October 11, 2010
Yet even the most desperate advertising copywriter wouldn”t adorn a movie ad with the quote “Informative and Reasonable!” in 72-point type. And if Oliver Stone won”t indulge in malicious speculation about Wall Street, to whom can we turn?
The new Wall Street features numerous inside jokes, such as a cameo by Charlie Sheen as Bud Fox from the original. The funniest, though, is overlooked in the credits: The screenplay is by Allan Loeb and Stephen Schiff. That’s like a movie about heavy industry being written by Adam Carnegie and Stuart Rockefeller. In 1867, Solomon Loeb co-founded the genteel investment bank Kuhn, Loeb & Co., which he passed on to his son-in-law Jacob Schiff, who became the early 20th Century’s German-Jewish J.P. Morgan.
Loeb and Schiff’s script is overstuffed with plot, exposition, and commentary. Stone compounds this by letting everybody except poor Shia LaBeouf, the nice-guy nullity at the center, overact. The youngest and oldest performers are particularly shameless. As Gekko’s estranged daughter, Carey Mulligan (Oscar-nominated last year for An Education) shows off facial-muscle agility that would intimidate Jim Carrey. After a while, I stopped listening to her lines and tried mimicking her expressions in the dark. (I couldn”t.) Eli Wallach, age 94, has a blast stealing scenes as the only man on Wall Street old enough to remember the first Black October. He gleefully informs the Treasury Secretary: “It’s 1929 all over again; it’s the end of the world!”
Money Never Sleeps continues Stone’s practice of middlebrow free association, as if he were perusing Wikipedia on acid. Just as Gordon “Greed Is Good” Gekko’s name is a mashup of the lizard and Gordon Getty, once the richest man on the Forbes 400, Josh Brolin’s handsome villain is called “Bretton James,” an apparent concoction of Jamie Dimon of JPMorgan Chase & Co. and 1944’s Bretton Woods trade conference.

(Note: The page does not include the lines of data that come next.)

===== config.mk =====
export PLATFORM = sky130hd
export DESIGN_NAME = cfhd_front
export DESIGN_NICKNAME = d
export VERILOG_FILES = /design/src/sv/cfhd_front.sv
export SDC_FILE = /design/constraint.sdc
export NUM_CORES = 1
export LEC_CHECK = 0
export BUFFER_PORTS_ARGS = -buffer_cell sky130_fd_sc_hd__buf_2
export CORE_AREA = 2 2 70 98
export DETAILED_ROUTE_END_ITERATION = 8
export DIE_AREA = 0 0 72 100
export PLACE_DENSITY = 0.65
export SYNTH_ARGS = -nofsm -noshare
export SYNTH_HDL_FRONTEND = slang
export SYNTH_SLANG_ARGS = --single-unit

===== constraint.sdc =====
create_clock -name i_clk -period 3.2 [get_ports i_clk]
set_clock_uncertainty 0.05 [all_clocks]
set_input_delay 0.64 -clock i_clk [delete_from_list [all_inputs] [get_ports i_clk]]
set_output_delay 0.64 -clock i_clk [all_outputs]
set_load 0.02 [all_outputs]

===== src/sv/cfhd_front.sv =====
// front end: input acceptance and two-entry queue of samples with series flag
module cfhd_front #(
    parameter int SAMPLE_WIDTH = 24
) (
    input  logic                    i_clk,
    input  logic                    i_rst_n,
    input  logic                    i_valid,
    output logic                    o_ready,
    input  logic [SAMPLE_WIDTH-1:0] i_sample,
    input  logic                    i_start,
    output logic                    o_valid,
    input  logic                    i_ready,
    output logic [SAMPLE_WIDTH-1:0] o_sample,
    output logic                    o_start
);
    logic [SAMPLE_WIDTH:0] r_q [2];
    logic                  r_wp, r_rp;
    logic [1:0]            r_cnt, n_cnt;
    logic                  w_push, w_pop;

    assign o_ready  = (r_cnt != 2'd2);
    assign o_valid  = (r_cnt != 2'd0);
    assign w_push   = i_valid && o_ready;
    assign w_pop    = o_valid && i_ready;
    assign o_sample = r_q[r_rp][SAMPLE_WIDTH-1:0];
    assign o_start  = r_q[r_rp][SAMPLE_WIDTH];

    always_comb begin
        n_cnt = r_cnt + 2'(w_push) - 2'(w_pop);
    end

    always_ff @(posedge i_clk) begin
        if (!i_rst_n) begin
            r_wp  <= 1'b0;
            r_rp  <= 1'b0;
            r_cnt <= 2'd0;
        end else begin
            r_cnt <= n_cnt;
            if (w_push) r_wp <= ~r_wp;
            if (w_pop)  r_rp <= ~r_rp;
        end
        if (w_push) r_q[r_wp] <= {i_start, i_sample};
    end

    assert property (@(posedge i_clk) disable iff (!i_rst_n) r_cnt != 2'd3)
        else $error("queue count overflow");
    assert property (@(posedge i_clk) disable iff (!i_rst_n)
        (r_cnt == 2'd0) |-> !w_pop) else $error("pop from empty queue");
    assert property (@(posedge i_clk) disable iff (!i_rst_n)
        (w_push && !w_pop) |=> (r_cnt == $past(r_cnt) + 2'd1))
        else $error("queue count not advanced");
endmodule


==> flow_results.org, run 1 <==
** Power and ir drop
- Design internal power :: 1.37 mW
- Share of power burned in the clock network :: 19.3%
- In this run the power density over the cells is 752 nW/µm².
- Static leakage :: 1.02 nW
- For this design the total switching power over the nets is 0.570 mW.
- Gate power share :: between 20% and 30%
- Switching part of the total power :: 29.4%
- Total power for the finished layout comes to between 1.5 and 2 mW.
- Per report_power, the sequential group accounts for 51.0% of the total.
- The worst-case IR drop observed on VDD is 502 µV.

** Floorplan
- Starting density of the core :: 33.3%
- From left edge to right edge, the die measures 72 µm.
- Num rows :: 35
- The die is 100 µm tall.
- Core box area :: 6440 µm²
- The die covers 7200 µm².
- Top-level port count :: 56

** Synthesis
- Unique masters post-synth :: 18
- Among all flip-flop cells after synthesis, the most frequent one is sky130_fd_sc_hd__edfxtp_1.
- Of all flip-flops after synthesis, the portion carrying an async set or reset was 0%.
- Share of Yosys cell area claimed by the top area cell type :: a little over two thirds
- Flop and latch count out of synthesis :: 55
- Cell area after synthesis :: 2140 µm²
- Net count after synthesis :: 133
- Of the synthesized area, sequential elements account for 74.7%.
- Averaged over all synthesized cells, the footprint is 21.0 µm².
- Number of synthesized flops with an enable pin :: 50
- In the post-synthesis netlist, the biggest area contributors are sky130_fd_sc_hd__edfxtp_1, sky130_fd_sc_hd__mux2_4, sky130_fd_sc_hd__dfxtp_1.
- Cell type contributing the most total cell area after synthesis :: sky130_fd_sc_hd__edfxtp_1
- Yosys printed 0 warnings.
- Gate count after technology mapping :: between 100 and 150

** Setup path
- Critical Path Source Type :: flop
- Worst Setup Path Type :: reg -> out
- Number of cells on the worst reg-to-reg path :: 3
- Slowest cell on crit path :: sky130_fd_sc_hd__dfxtp_2
- Required time reported for the critical path endpoint :: 2.51 ns
- Walking the worst path, the cells encountered are mux2_2, buf_2.
- Peak per-stage delay on the critical path :: 0.85 ns
- The worst setup path is captured at an output port.
- In this run the worst path has a maximum fanout of 25.
- For the worst setup path, the data arrival time is 1.72 ns.

** Place
- Routability-driven placement finished with a final weighted congestion of approximately 0.64.
- DP Wirelength :: 2.24 mm
- Buffers placed on the I/O ports in this run total 55.
- Placed inst area :: 2490 µm²
- Minimum setup slack after placement :: 1.06 ns

** CTS
- Cells resized by post-CTS repair :: 0
- In this run the clock root is driven by a sky130_fd_sc_hd__clkbuf_8.
- The number of hold buffers added after CTS was 0.
- Clock transition at the registers of the reported paths :: 0.09 ns
- Buffers inserted during clock tree synthesis total 5.
- TritonCTS built the clock tree.
- Maximum level of the CTS H-tree :: 2
- CTS saw 55 sinks.
- Clock tree buffer depth :: 2
- Number of buffers inserted to repair setup after CTS :: 0
- Clock network latency to the later pin of the worst-skew pair :: 0.29 ns

** GRT
- Entering global routing, the biggest net connects 26 pins.
- Combined global-route utilization of all metal layers :: under 10%
- Summed over all layers, the global routing overflow is 0.
- Vias in the first global route :: 1065
- Global-route wire length before repair :: 4.94 mm
- The number of antenna violations at the first check in global routing is 0.

** Hold path
- Hold depth :: 2
- Hold crit path type :: reg -> reg

** Cells and area
- Multi-input gate area :: 490 µm²
- Design area :: approximately 2600 µm²
- In the final layout, flip-flops and latches occupy around 1600 µm².
- After filler insertion, the fill cell instance count of the layout stands at 591.
- Growth of design area from synthesis to finish :: 20.2%
- Of the cells placed in the final design, the portion with a size suffix greater than 1 is 57.0%.
- The final layout contains ~200 nets.
- Once layout is complete, the utilization of the core stands at 40.1%.
- The repair_antennas step left the layout with diodes totalling 0.

** Timing
- The final count of hold timing violations was 0.
- Final-report setup violation count :: 0
- Once routing completed, OpenROAD measured the worst setup slack at just under 0.8 ns.
- Final-layout setup total negative slack :: 0 ns
- Max-slew violations :: 0
- Least-Margin Pin Slew :: about 0.8 ns
- FMAX :: 415 MHz
- Share of the clock period used by the worst path :: 75.2%
- Post-layout min period :: 2.41 ns
- Slew margin rel. :: 47.5%
- Setup repair after global routing left no endpoint under its margin.

** Drt
- Number of vias in the routed layout :: 1030
- The detail route stage leaves a number of antenna-violating nets equal to 0.
- For this run, the detailed router's first-pass iteration total came to 2.
- In the routed design, unresolved DRC markers number 0.
- Aggregate routed wire length :: 3.18 mm
- Using the TritonRoute via totals, the vias-per-cell ratio works out to 4.31.
- Dividing the detail-routed wire length by the instance count gives 13.3 µm.
- The first routing iteration left 28 violations.

** Run status
- Run status :: completed

** Flow run
- Reported max-cap violation count :: 0
==> logic make-up (layout without fill, tap and decap cells) <==
logic type | after synthesis | count (layout) | share of synthesized area, %
buf+inv | 4 | 67 | 2.57
mux | 26 | 26 | 17.1
fa+ha+maj | 2 | 2 | 1.17
simple gates | 11 | 11 | 2.86
flops | 55 | 55 | 74.7
xor+xnor | 3 | 3 | 1.23
compound gates | 1 | 1 | 0.408
==> sequential cells by signal, summed over array words and instances, names as in the netlist, named ones only <==
signal / cells
r_q: 50
r_rp: 1
r_cnt: 2
r_wp: 1
==> layer usage <==
metal  GRT usage (%)  routed length (µm)  up-vias  share of wire (%)
li1                -                   -      507                  -
met1            10.3                1210      486                 38
met2            16.3                1760       32                 55
met3            2.81                 170        5                5.4
met4            4.35                  38        0                1.2
met5               0                   0        -                  0
==> per-stage QoR <==
stage | instances | hold slack (ns)
3_3_place_gp | 231 | 0.438
5_1_grt | 239 | 0.454
4_1_cts | 239 | 0.464
2_1_floorplan | 102 | 0.405
6_report | 239 | 0.469
3_5_place_dp | 231 | 0.452
==> cell usage after synthesis, types with 2 or more instances <==
cell	instances
sky130_fd_sc_hd__nand2b_1	2
sky130_fd_sc_hd__mux2_2	5
sky130_fd_sc_hd__xnor2_1	3
sky130_fd_sc_hd__nand2_1	2
sky130_fd_sc_hd__and2_1	2
sky130_fd_sc_hd__ha_1	2
sky130_fd_sc_hd__mux2_4	20
sky130_fd_sc_hd__dfxtp_1	5
sky130_fd_sc_hd__buf_12	2
sky130_fd_sc_hd__nor2b_1	2
sky130_fd_sc_hd__edfxtp_1	50
==> power groups by stage <==
stage,clock [mW],combinational [mW],sequential (mW)
6_report,0.374,0.576,0.989
3_3_place_gp,0,0.583,1.01
3_5_place_dp,0,0.587,1.01
2_1_floorplan,0,0.509,0.948
5_1_grt,0.412,0.625,1.01
4_1_cts,0.388,0.588,0.995
==> worst paths after layout <==
path                                from           to  slack [ns]
worst max-delay path                flop  o_sample[0]        0.79
worst min-delay path                r_wp         r_wp        0.47
worst max register to register  r_cnt[0]    r_q[1][1]        1.42
worst min register to register      r_wp         r_wp        0.47
==> cell type report <==
| class | count | area share, % |
|---|---|---|
| flip-flops and latches | 55 | 62.2 |
| well taps | 74 | 3.59 |
| clock buffers | 7 | 3.35 |
| repair buffers | 58 | 11.5 |
| inverters | 1 | 0.146 |
| clock inverters | 1 | 0.194 |
| multi-input cells | 43 | 19.0 |
==> layout by cell type, fill, tap and decap left out, types with 2 or more instances in the layout <==
cell type / instances
sky130_fd_sc_hd__buf_2: 55
sky130_fd_sc_hd__mux2_2: 5
sky130_fd_sc_hd__xnor2_1: 3
sky130_fd_sc_hd__buf_4: 3
sky130_fd_sc_hd__and2_1: 2
sky130_fd_sc_hd__nor2b_1: 2
sky130_fd_sc_hd__edfxtp_1: 50
sky130_fd_sc_hd__dfxtp_1: 4
sky130_fd_sc_hd__mux2_4: 20
sky130_fd_sc_hd__nand2_1: 2
sky130_fd_sc_hd__ha_1: 2
sky130_fd_sc_hd__nand2b_1: 2
sky130_fd_sc_hd__clkbuf_8: 6
==> critical path: cells and delay by family (launching register included) <==
family | cells | cell delay [ns]
buffers and inverters | 1 | 0.16
flip-flops | 1 | 0.85
multiplexers | 1 | 0.42
Note: power is estimated with default switching activity, not from simulation.
==> run 2: changes to the inputs <==
--- a/config.mk
+++ b/config.mk
@@ -9,7 +9,7 @@
 export CORE_AREA = 2 2 70 98
 export DETAILED_ROUTE_END_ITERATION = 8
 export DIE_AREA = 0 0 72 100
-export PLACE_DENSITY = 0.65
+export PLACE_DENSITY = 0.67
 export SYNTH_ARGS = -nofsm -noshare
 export SYNTH_HDL_FRONTEND = slang
 export SYNTH_SLANG_ARGS = --single-unit
==> constraint.sdc (replaced) <==
create_clock -name i_clk -period 2.2 [get_ports i_clk]
set_clock_uncertainty 0.05 [all_clocks]
set_input_delay 0.44 -clock i_clk [delete_from_list [all_inputs] [get_ports i_clk]]
set_output_delay 0.44 -clock i_clk [all_outputs]
set_load 0.02 [all_outputs]
==> flow_results.org, run 2 (synthesis results as in run 1) <==
** Timing
- Final-layout setup total negative slack :: 0 ns (unchanged)
- The final count of hold timing violations was 0 (unchanged).
- Slew margin rel. :: 76.0% (+29 points)
- Post-layout min period :: 1.92 ns
- Of the available clock period, the critical path in the final layout requires 87.5%.
- Final-report setup violation count :: 0 (unchanged)
- Based on the critical path, the design can be clocked at up to 520 MHz.
- The total count of max-transition violations in the final report was 0 (unchanged).
- The slew at the pin with the worst max-slew slack came to 0.360 ns (-0.428 ns).
- Setup repair after global routing left no endpoint under its margin.

** Setup path
- Buffers & Inverters on Critical Path :: 2 (+1)
- The worst setup path is launched from a flop.
- The highest cell delay on the worst timing path came to 0.37 ns (-0.48 ns).
- The critical path is of the reg -> out type.
- CP Depth :: 3 (+1)
- Data arrival time of the critical path :: 1.43 ns (-0.29 ns)
- Traced cell by cell, the critical path runs through buf_4, mux2_2, buf_2.
- Worst Setup EP :: o_sample[3]
- The cell family contributing the most delay on the critical path is buffers and inverters.
- The slowest stage of the critical path is the sky130_fd_sc_hd__mux2_2 cell.
- The largest fanout on the critical path was 15 (-40%).
- The data required time of the worst path was 1.71 ns (-0.80 ns).
- Capture point of the worst reg-to-reg path :: r_cnt[1]
- In this run the critical register-to-register path is launched from r_cnt[0].
- Number of cells on the worst reg-to-reg path :: 8 (+5)
- STA classifies the critical path endpoint as an output port.
- Reg-to-reg setup timing slack :: 0.49 ns (-0.93 ns)

** Cells and area
- Share of cells above drive strength 1 :: 57.8% (+0.86 points)
- The number of cells in the finished layout apart from fillers was 240 (+0.42%).
- Largest Register :: r_q
- Relative to the synthesized area, the layout overhead comes to 21.6%.
- Layout Nets :: 196 (+0.51%)
- The largest registers in the layout are r_q x50, r_cnt x2.
- In the layout the commonest cells are sky130_fd_sc_hd__buf_2, sky130_fd_sc_hd__edfxtp_1, sky130_fd_sc_hd__mux2_4.
- Leaving out fill and tap cells, the most frequent cell in the layout is sky130_fd_sc_hd__buf_2.
- The number of diodes added for antenna fixing came to 0 (unchanged).
- The number of flip-flops in the largest register came to 50 (unchanged).

** GRT
- After global routing, the most crowded layer is met2.
- The pin count of the biggest net entering global routing is 26 (unchanged).
- The met1 global-route usage came to 9.92% (-0.36 points).
- Combined global-route utilization of all metal layers :: 9.97% (+0.62 points)
- The met2 layer usage reported by global route came to 18.6% (+2.3 points).
- The global-route met3 utilization came to 3.41% (+0.60 points).
- The global route total overflow is 0 (unchanged).
- The global-route wire length before repair was 5.36 mm (+8.5%).
- The number of antenna violations at the first check in global routing was 0 (unchanged).
- The via count of the first global-routing pass was 1137 (+6.8%).

** Run status
- Run status :: completed

** Drt
- First-pass detailed-route iteration total :: 2 (unchanged)
- The number of antenna-violating nets in the routed design is 0 (unchanged).
- The final routed wire length divided by cell count came to 14.0 µm (+5.3%).
- Number of vias in the routed layout :: 1075 (+4.4%)
- The routed wire length is 3.36 mm (+5.7%).
- The DRC violation total after the first TritonRoute iteration was 55 (+96%).
- Residual DRC :: 0 (unchanged)
- The average vias per placed instance was 4.48 (+3.9%).

** CTS
- The clock input transition at the sequential cells of the worst setup and hold paths came to 0.10 ns (about the same).
- Root buffer cell :: sky130_fd_sc_hd__clkbuf_8
- The TritonCTS sink count was 55 (unchanged).
- The worst-case clock buffer depth came to 2 (unchanged).
- The insertion delay of the later-clocked pin in the worst-skew pair is 0.30 ns (about the same).
- The buffer count from post-CTS setup fixing was 0 (unchanged).
- TritonCTS Buffers :: 5 (unchanged)
- Total of hold buffers inserted after clock tree synthesis :: 0 (unchanged)
- Cells resized by post-CTS repair :: 0 (unchanged)
- TritonCTS built the clock tree.
- The number of levels the H-tree was split into was 2 (unchanged).

** Power and ir drop
- The ratio of total power to cell area was 1130 nW/µm² (+51%).
- The static leakage came to 1.03 nW (+1.5%).
- Max IR drop VDD :: 627 µV (+25%)

** Place
- Count of input and output buffers :: 55 (unchanged)
- Routability congestion estimate :: 0.659 (+3.2%)
- The post-placement cell count was 232 (+0.43%).

** Floorplan
- The effective utilization at floorplan is 33.3% (unchanged).
- Num rows :: 35 (unchanged)
- Area of the die :: 7200 µm² (unchanged)
- The count of pins on the block boundary was 56 (unchanged).
- Chip Width :: 72 µm (unchanged)
- Die extent in y :: 100 µm (unchanged)
- The placeable core region is 6440 µm² (unchanged).

** Flow run
- Reported max-cap violation count :: 0 (unchanged)

** Hold path
- Hold crit path type :: in -> reg
## run 2: changes by cell type in the layout (fill, tap and decap cells not counted)
cell / delta
sky130_fd_sc_hd__buf_4: +1
sky130_fd_sc_hd__bufinv_16: +1
sky130_fd_sc_hd__clkbuf_1: -1
sky130_fd_sc_hd__clkbuf_8: -1
sky130_fd_sc_hd__clkinv_4: +1
## run 2: layout make-up
| type | count | area, µm² |
|---|---|---|
| inverters | 1 | 3.75 |
| clock buffers | 5 | 68.8 |
| multi-input cells | 43 | 490 |
| well taps | 74 | 92.6 |
| clock inverters | 3 | 43.8 |
| flip-flops and latches | 55 | 1600 |
| repair buffers | 59 | 305 |
| fillers | 592 | 3830 |
## run 2: worst reg2reg max path, cell delays in order, from the launching register on
cell and delay (ns):
sky130_fd_sc_hd__dfxtp_1 0.37, sky130_fd_sc_hd__nand2b_1 0.16, sky130_fd_sc_hd__nand2_1 0.13, sky130_fd_sc_hd__ha_1 0.30, sky130_fd_sc_hd__inv_1 0.04, sky130_fd_sc_hd__ha_1 0.17, sky130_fd_sc_hd__xnor2_1 0.13, sky130_fd_sc_hd__xnor2_1 0.12
sky130_fd_sc_hd__and2_1 0.15
## run 2: worst min-delay path by stage
stage,startpoint,end,slack [ns],cells after the start
2_1_floorplan,r_wp,r_wp,0.42,2
3_3_place_gp,r_wp,r_wp,0.44,2
3_5_place_dp,r_wp,r_wp,0.45,2
4_1_cts,i_sample[4],r_q[0][4],0.25,1
5_1_grt,i_sample[12],r_q[0][12],0.25,1
6_report,i_sample[12],r_q[1][12],0.27,1
## run 2: per-stage QoR
| stage | total power [mW] | hold WS [ns] | setup WS (ns) | utilization [%] | instance area [µm²] |
|---|---|---|---|---|---|
| global route | 3.10 | 0.248 | 0.205 | 40.5 | 2610 |
| finish | 2.95 | 0.267 | 0.275 | 40.5 | 2610 |
| global placement | 2.32 | 0.437 | 0.513 | 38.8 | 2490 |
| floorplan | 2.12 | 0.416 | 0.326 | - | 2150 |
| detailed placement | 2.34 | 0.446 | 0.466 | 38.8 | 2490 |
| CTS | 3.01 | 0.252 | 0.242 | 40.5 | 2610 |
## run 2: where the power goes
part / switching (mW) / internal [mW]
logic: 0.503 / 0.426
clock network: 0.321 / 0.339
registers: 0.0478 / 1.32
## run 2: routing by layer
metal,up-vias,wire length (µm)
met3,6,212
li1,510,-
met1,523,1190
met4,0,55
met5,-,0
met2,36,1900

Similarly, Stone casts Austin Pendleton in a supporting role as the inventor of green nuclear fusion energy because he’s a dead ringer for the late television astrophysicist Carl Sagan, so you can tell right away that he’s smart about the science stuff.
These subliminal shortcuts help Stone rush us through a huge amount of material in 135 minutes without the wheels ever coming off, but an older and wiser Stone isn”t a better one.